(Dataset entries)

#####

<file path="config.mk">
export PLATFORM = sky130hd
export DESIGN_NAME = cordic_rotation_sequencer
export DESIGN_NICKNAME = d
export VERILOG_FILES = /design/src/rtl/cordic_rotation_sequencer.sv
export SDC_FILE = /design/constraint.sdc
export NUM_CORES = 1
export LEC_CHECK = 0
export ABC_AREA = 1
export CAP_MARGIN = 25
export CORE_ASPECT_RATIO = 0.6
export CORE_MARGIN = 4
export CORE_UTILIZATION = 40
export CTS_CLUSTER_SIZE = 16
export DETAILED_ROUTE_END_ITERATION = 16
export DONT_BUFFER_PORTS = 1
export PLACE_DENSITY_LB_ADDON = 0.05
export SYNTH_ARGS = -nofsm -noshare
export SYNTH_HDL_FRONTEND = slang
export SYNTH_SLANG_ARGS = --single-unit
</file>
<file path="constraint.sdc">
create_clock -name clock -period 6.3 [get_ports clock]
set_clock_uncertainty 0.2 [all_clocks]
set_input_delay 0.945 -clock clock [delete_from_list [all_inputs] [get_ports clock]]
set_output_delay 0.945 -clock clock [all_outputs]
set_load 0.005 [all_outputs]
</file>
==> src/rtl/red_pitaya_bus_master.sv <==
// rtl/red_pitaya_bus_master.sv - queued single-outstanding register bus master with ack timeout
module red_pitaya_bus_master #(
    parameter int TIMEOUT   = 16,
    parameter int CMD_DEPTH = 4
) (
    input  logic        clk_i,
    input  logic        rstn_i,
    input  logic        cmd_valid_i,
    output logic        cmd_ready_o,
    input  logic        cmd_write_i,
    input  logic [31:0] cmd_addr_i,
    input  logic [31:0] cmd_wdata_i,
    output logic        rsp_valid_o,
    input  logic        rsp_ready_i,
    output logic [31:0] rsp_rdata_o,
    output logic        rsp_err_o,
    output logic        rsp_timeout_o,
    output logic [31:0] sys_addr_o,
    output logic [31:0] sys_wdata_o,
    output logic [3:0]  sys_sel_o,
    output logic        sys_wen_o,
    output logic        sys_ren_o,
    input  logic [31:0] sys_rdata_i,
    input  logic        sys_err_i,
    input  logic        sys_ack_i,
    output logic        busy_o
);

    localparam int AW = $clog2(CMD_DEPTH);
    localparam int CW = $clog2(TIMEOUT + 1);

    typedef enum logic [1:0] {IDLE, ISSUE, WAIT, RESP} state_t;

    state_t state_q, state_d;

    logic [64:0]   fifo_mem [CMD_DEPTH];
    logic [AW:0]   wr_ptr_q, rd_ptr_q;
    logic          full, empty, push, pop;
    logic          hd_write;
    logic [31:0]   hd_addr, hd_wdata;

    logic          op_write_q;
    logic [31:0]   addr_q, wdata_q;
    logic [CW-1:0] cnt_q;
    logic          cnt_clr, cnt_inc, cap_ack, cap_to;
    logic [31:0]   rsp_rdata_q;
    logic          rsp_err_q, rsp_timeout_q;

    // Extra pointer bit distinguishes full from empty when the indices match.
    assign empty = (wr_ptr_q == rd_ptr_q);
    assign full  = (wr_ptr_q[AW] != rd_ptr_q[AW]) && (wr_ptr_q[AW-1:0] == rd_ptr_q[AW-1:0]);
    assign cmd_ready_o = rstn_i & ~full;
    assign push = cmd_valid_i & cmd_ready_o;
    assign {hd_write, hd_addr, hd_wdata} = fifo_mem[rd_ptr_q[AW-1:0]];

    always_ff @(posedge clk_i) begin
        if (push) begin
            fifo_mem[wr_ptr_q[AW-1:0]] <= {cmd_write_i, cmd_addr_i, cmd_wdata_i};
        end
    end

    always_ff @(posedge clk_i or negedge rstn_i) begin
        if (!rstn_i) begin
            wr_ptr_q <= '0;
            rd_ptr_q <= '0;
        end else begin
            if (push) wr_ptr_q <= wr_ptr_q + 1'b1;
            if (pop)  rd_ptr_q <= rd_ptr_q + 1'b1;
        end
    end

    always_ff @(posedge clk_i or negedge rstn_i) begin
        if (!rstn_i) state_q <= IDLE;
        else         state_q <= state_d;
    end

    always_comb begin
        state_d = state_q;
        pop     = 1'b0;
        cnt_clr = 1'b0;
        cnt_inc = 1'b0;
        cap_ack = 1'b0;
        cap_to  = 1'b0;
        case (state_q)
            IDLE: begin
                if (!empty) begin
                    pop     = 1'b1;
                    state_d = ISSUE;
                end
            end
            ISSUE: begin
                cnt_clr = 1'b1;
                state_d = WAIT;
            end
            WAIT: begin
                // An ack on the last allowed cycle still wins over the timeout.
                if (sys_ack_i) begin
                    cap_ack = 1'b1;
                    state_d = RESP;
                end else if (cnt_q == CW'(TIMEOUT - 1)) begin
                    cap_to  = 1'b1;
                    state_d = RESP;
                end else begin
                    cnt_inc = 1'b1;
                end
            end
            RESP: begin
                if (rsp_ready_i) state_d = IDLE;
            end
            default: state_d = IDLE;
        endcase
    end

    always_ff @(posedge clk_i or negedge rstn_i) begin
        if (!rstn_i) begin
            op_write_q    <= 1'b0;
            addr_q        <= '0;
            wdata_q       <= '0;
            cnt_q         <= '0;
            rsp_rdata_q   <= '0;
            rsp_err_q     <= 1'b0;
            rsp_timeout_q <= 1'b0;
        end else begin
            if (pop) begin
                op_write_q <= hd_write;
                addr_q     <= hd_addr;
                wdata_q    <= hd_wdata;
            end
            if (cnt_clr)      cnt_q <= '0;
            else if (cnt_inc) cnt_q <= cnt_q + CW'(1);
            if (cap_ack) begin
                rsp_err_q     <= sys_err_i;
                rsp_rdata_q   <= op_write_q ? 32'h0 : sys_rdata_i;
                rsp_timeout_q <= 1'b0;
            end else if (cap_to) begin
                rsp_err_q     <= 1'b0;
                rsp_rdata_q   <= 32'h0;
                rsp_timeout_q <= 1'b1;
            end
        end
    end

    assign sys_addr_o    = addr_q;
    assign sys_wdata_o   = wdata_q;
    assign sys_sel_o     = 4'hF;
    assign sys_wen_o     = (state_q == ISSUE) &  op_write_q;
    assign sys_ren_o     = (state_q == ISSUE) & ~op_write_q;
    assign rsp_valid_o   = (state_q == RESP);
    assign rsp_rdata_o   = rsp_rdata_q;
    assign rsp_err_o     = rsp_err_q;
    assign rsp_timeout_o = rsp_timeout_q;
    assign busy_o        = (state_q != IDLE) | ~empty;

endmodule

#####

THE PROBLEM ::
Transcribe, in full, each record that appears above.

OUTPUT FOR THIS EXERCISE ::
<file path="config.mk">
export PLATFORM = sky130hd
export DESIGN_NAME = cordic_rotation_sequencer
export DESIGN_NICKNAME = d
export VERILOG_FILES = /design/src/rtl/cordic_rotation_sequencer.sv
export SDC_FILE = /design/constraint.sdc
export NUM_CORES = 1
export LEC_CHECK = 0
export ABC_AREA = 1
export CAP_MARGIN = 25
export CORE_ASPECT_RATIO = 0.6
export CORE_MARGIN = 4
export CORE_UTILIZATION = 40
export CTS_CLUSTER_SIZE = 16
export DETAILED_ROUTE_END_ITERATION = 16
export DONT_BUFFER_PORTS = 1
export PLACE_DENSITY_LB_ADDON = 0.05
export SYNTH_ARGS = -nofsm -noshare
export SYNTH_HDL_FRONTEND = slang
export SYNTH_SLANG_ARGS = --single-unit
</file>
<file path="constraint.sdc">
create_clock -name clock -period 6.3 [get_ports clock]
set_clock_uncertainty 0.2 [all_clocks]
set_input_delay 0.945 -clock clock [delete_from_list [all_inputs] [get_ports clock]]
set_output_delay 0.945 -clock clock [all_outputs]
set_load 0.005 [all_outputs]
</file>
==> src/rtl/red_pitaya_bus_master.sv <==
// rtl/red_pitaya_bus_master.sv - queued single-outstanding register bus master with ack timeout
module red_pitaya_bus_master #(
    parameter int TIMEOUT   = 16,
    parameter int CMD_DEPTH = 4
) (
    input  logic        clk_i,
    input  logic        rstn_i,
    input  logic        cmd_valid_i,
    output logic        cmd_ready_o,
    input  logic        cmd_write_i,
    input  logic [31:0] cmd_addr_i,
    input  logic [31:0] cmd_wdata_i,
    output logic        rsp_valid_o,
    input  logic        rsp_ready_i,
    output logic [31:0] rsp_rdata_o,
    output logic        rsp_err_o,
    output logic        rsp_timeout_o,
    output logic [31:0] sys_addr_o,
    output logic [31:0] sys_wdata_o,
    output logic [3:0]  sys_sel_o,
    output logic        sys_wen_o,
    output logic        sys_ren_o,
    input  logic [31:0] sys_rdata_i,
    input  logic        sys_err_i,
    input  logic        sys_ack_i,
    output logic        busy_o
);

    localparam int AW = $clog2(CMD_DEPTH);
    localparam int CW = $clog2(TIMEOUT + 1);

    typedef enum logic [1:0] {IDLE, ISSUE, WAIT, RESP} state_t;

    state_t state_q, state_d;

    logic [64:0]   fifo_mem [CMD_DEPTH];
    logic [AW:0]   wr_ptr_q, rd_ptr_q;
    logic          full, empty, push, pop;
    logic          hd_write;
    logic [31:0]   hd_addr, hd_wdata;

    logic          op_write_q;
    logic [31:0]   addr_q, wdata_q;
    logic [CW-1:0] cnt_q;
    logic          cnt_clr, cnt_inc, cap_ack, cap_to;
    logic [31:0]   rsp_rdata_q;
    logic          rsp_err_q, rsp_timeout_q;

    // Extra pointer bit distinguishes full from empty when the indices match.
    assign empty = (wr_ptr_q == rd_ptr_q);
    assign full  = (wr_ptr_q[AW] != rd_ptr_q[AW]) && (wr_ptr_q[AW-1:0] == rd_ptr_q[AW-1:0]);
    assign cmd_ready_o = rstn_i & ~full;
    assign push = cmd_valid_i & cmd_ready_o;
    assign {hd_write, hd_addr, hd_wdata} = fifo_mem[rd_ptr_q[AW-1:0]];

    always_ff @(posedge clk_i) begin
        if (push) begin
            fifo_mem[wr_ptr_q[AW-1:0]] <= {cmd_write_i, cmd_addr_i, cmd_wdata_i};
        end
    end

    always_ff @(posedge clk_i or negedge rstn_i) begin
        if (!rstn_i) begin
            wr_ptr_q <= '0;
            rd_ptr_q <= '0;
        end else begin
            if (push) wr_ptr_q <= wr_ptr_q + 1'b1;
            if (pop)  rd_ptr_q <= rd_ptr_q + 1'b1;
        end
    end

    always_ff @(posedge clk_i or negedge rstn_i) begin
        if (!rstn_i) state_q <= IDLE;
        else         state_q <= state_d;
    end

    always_comb begin
        state_d = state_q;
        pop     = 1'b0;
        cnt_clr = 1'b0;
        cnt_inc = 1'b0;
        cap_ack = 1'b0;
        cap_to  = 1'b0;
        case (state_q)
            IDLE: begin
                if (!empty) begin
                    pop     = 1'b1;
                    state_d = ISSUE;
                end
            end
            ISSUE: begin
                cnt_clr = 1'b1;
                state_d = WAIT;
            end
            WAIT: begin
                // An ack on the last allowed cycle still wins over the timeout.
                if (sys_ack_i) begin
                    cap_ack = 1'b1;
                    state_d = RESP;
                end else if (cnt_q == CW'(TIMEOUT - 1)) begin
                    cap_to  = 1'b1;
                    state_d = RESP;
                end else begin
                    cnt_inc = 1'b1;
                end
            end
            RESP: begin
                if (rsp_ready_i) state_d = IDLE;
            end
            default: state_d = IDLE;
        endcase
    end

    always_ff @(posedge clk_i or negedge rstn_i) begin
        if (!rstn_i) begin
            op_write_q    <= 1'b0;
            addr_q        <= '0;
            wdata_q       <= '0;
            cnt_q         <= '0;
            rsp_rdata_q   <= '0;
            rsp_err_q     <= 1'b0;
            rsp_timeout_q <= 1'b0;
        end else begin
            if (pop) begin
                op_write_q <= hd_write;
                addr_q     <= hd_addr;
                wdata_q    <= hd_wdata;
            end
            if (cnt_clr)      cnt_q <= '0;
            else if (cnt_inc) cnt_q <= cnt_q + CW'(1);
            if (cap_ack) begin
                rsp_err_q     <= sys_err_i;
                rsp_rdata_q   <= op_write_q ? 32'h0 : sys_rdata_i;
                rsp_timeout_q <= 1'b0;
            end else if (cap_to) begin
                rsp_err_q     <= 1'b0;
                rsp_rdata_q   <= 32'h0;
                rsp_timeout_q <= 1'b1;
            end
        end
    end

    assign sys_addr_o    = addr_q;
    assign sys_wdata_o   = wdata_q;
    assign sys_sel_o     = 4'hF;
    assign sys_wen_o     = (state_q == ISSUE) &  op_write_q;
    assign sys_ren_o     = (state_q == ISSUE) & ~op_write_q;
    assign rsp_valid_o   = (state_q == RESP);
    assign rsp_rdata_o   = rsp_rdata_q;
    assign rsp_err_o     = rsp_err_q;
    assign rsp_timeout_o = rsp_timeout_q;
    assign busy_o        = (state_q != IDLE) | ~empty;

endmodule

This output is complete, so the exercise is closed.